China Stimulus Spurs Growth, New Problems

Q2 growth could be 8% but decreased revenues, growing loans and rising inflation are problems.

Beijing's stimulus measures are showing results but have also led to new problems, including soaring bank loans, fears of rising inflation and slumping fiscal revenues, state media said on July 13.

Growth in the second quarter is likely to be close to 8%, rising from 6.1% in the first three months of the year, the People's Daily said, citing an analysis by the National Statistics Bureau. "The active fiscal policy and moderately loose monetary policy have had enormous effect. But new problems such as sharply decreased fiscal revenues ... fast growing bank loans and public expectations of rising inflation have emerged in the implementation of the policies," the report said.

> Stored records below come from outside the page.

## src/rtl/psrm0_fire.sv

```systemverilog
// psrm0_fire - spike-generation stage of the psrm0 neuron.
//
// Takes the registered, clamped membrane sum from the summation stage and
// compares it against the firing threshold. A crossing fires a one-cycle
// spike, and the neuron then stays refractory for REFRAC_CYCLES cycles. The
// leaky decay term v - (v >> DECAY_SHIFT) is fed back to the summation stage.
//
// Optional feature macro: PSRM0_ADAPTIVE_THRESH_EN
//   When it is defined, each spike raises the threshold offset by THRESH_STEP.
//   Each quiet, enabled INTEGRATE cycle lowers the offset by 1.
//
// Ports:
//   clk               clock, rising edge
//   reset             synchronous, active-high reset
//   i_enable          integration enable (INTEGRATE holds when low)
//   i_sum_voltage_ff  registered membrane sum from the summation stage
//   i_threshold       base firing threshold, 0 disables firing
//   i_count_clr       clears the spike counter (priority over increment)
//   o_cond_decay      decay term back to the summation stage (0 outside INTEGRATE)
//   o_spike           one-cycle registered spike pulse
//   o_state           0 INTEGRATE, 1 FIRE, 2 REFRACTORY
//   o_spike_count     saturating spike count
module psrm0_fire #(
  parameter int WIDTH         = 14,
  parameter int DECAY_SHIFT   = 3,
  parameter int REFRAC_CYCLES = 4,
  parameter int V_RESET       = 0,
  parameter int THRESH_STEP   = 64
) (
  input  logic             clk,
  input  logic             reset,
  input  logic             i_enable,
  input  logic [WIDTH-1:0] i_sum_voltage_ff,
  input  logic [WIDTH-1:0] i_threshold,
  input  logic             i_count_clr,
  output logic [WIDTH-1:0] o_cond_decay,
  output logic             o_spike,
  output logic [1:0]       o_state,
  output logic [15:0]      o_spike_count
);

  typedef enum logic [1:0] {
    ST_INTEGRATE  = 2'd0,
    ST_FIRE       = 2'd1,
    ST_REFRACTORY = 2'd2
  } state_t;

  localparam int CW = $clog2(REFRAC_CYCLES + 2);
  localparam logic [CW-1:0] REFRAC_LOAD =
    (REFRAC_CYCLES > 0) ? CW'(REFRAC_CYCLES - 1) : '0;
  localparam logic [WIDTH-1:0] V_RST = WIDTH'(V_RESET);

  state_t           state;
  state_t           state_nxt;
  logic [WIDTH-1:0] v_mem;
  logic [CW-1:0]    refrac_cnt;
  logic             spike_q;
  logic [15:0]      spike_count;
  logic [WIDTH-1:0] eff_thresh;
  logic             fire_now;

`ifdef PSRM0_ADAPTIVE_THRESH_EN
  logic [WIDTH-1:0] thresh_ofs;
  logic [WIDTH:0]   thr_sum;
  logic [WIDTH:0]   ofs_step;

  // One extra bit on each add catches the carry, and any overflow saturates.
  always_comb begin
    thr_sum    = {1'b0, i_threshold} + {1'b0, thresh_ofs};
    eff_thresh = thr_sum[WIDTH] ? '1 : thr_sum[WIDTH-1:0];
    ofs_step   = {1'b0, thresh_ofs} + (WIDTH+1)'(THRESH_STEP);
  end

  always_ff @(posedge clk) begin
    if (reset) begin
      thresh_ofs <= '0;
    end else if (fire_now) begin
      thresh_ofs <= ofs_step[WIDTH] ? '1 : ofs_step[WIDTH-1:0];
    end else if (state == ST_INTEGRATE && i_enable && thresh_ofs != '0) begin
      thresh_ofs <= thresh_ofs - WIDTH'(1);
    end
  end
`else
  always_comb eff_thresh = i_threshold;
`endif

  always_comb begin
    fire_now = (state == ST_INTEGRATE) && i_enable && (i_threshold != '0) &&
               (i_sum_voltage_ff >= eff_thresh);
  end

  // State register plus datapath registers
  always_ff @(posedge clk) begin
    if (reset) begin
      state       <= ST_INTEGRATE;
      v_mem       <= '0;
      refrac_cnt  <= '0;
      spike_q     <= 1'b0;
      spike_count <= '0;
    end else begin
      state   <= state_nxt;
      spike_q <= fire_now;
      case (state)
        ST_INTEGRATE: begin
          if (i_enable) v_mem <= i_sum_voltage_ff;
        end
        ST_FIRE: begin
          v_mem      <= V_RST;
          refrac_cnt <= REFRAC_LOAD;
        end
        ST_REFRACTORY: begin
          v_mem <= V_RST;
          if (refrac_cnt != '0) refrac_cnt <= refrac_cnt - CW'(1);
        end
        default: v_mem <= V_RST;
      endcase
      // A clear in the same cycle as a new spike leaves exactly that spike counted
      if (i_count_clr)
        spike_count <= {15'd0, fire_now};
      else if (fire_now && spike_count != '1)
        spike_count <= spike_count + 16'd1;
    end
  end

  // Next-state logic
  always_comb begin
    state_nxt = state;
    case (state)
      ST_INTEGRATE:  if (fire_now) state_nxt = ST_FIRE;
      ST_FIRE:       state_nxt = (REFRAC_CYCLES == 0) ? ST_INTEGRATE : ST_REFRACTORY;
      ST_REFRACTORY: if (refrac_cnt == '0) state_nxt = ST_INTEGRATE;
      default:       state_nxt = ST_INTEGRATE;
    endcase
  end

  // Outputs
  always_comb begin
    o_cond_decay  = '0;
    if (state == ST_INTEGRATE)
      o_cond_decay = v_mem - (v_mem >> DECAY_SHIFT);
    o_spike       = spike_q;
    o_state       = state;
    o_spike_count = spike_count;
  end

endmodule

```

Private investment is lagging while a recent central bank survey indicated consumer spending has touched a historic low, reflecting rising concerns over employment and income growth, it said.

"Some positive signs in the economy do not mean the difficult time is over. We should realize it clearly that ... the foundation of an economic recovery is not solid and internal growth driver is yet to be strengthened," it warned.

To avoid "hidden financial risks," the government should "guide credit to grow rationally and optimize loan structure," offering greater support to small and medium-sized businesses and the agricultural sector, it added.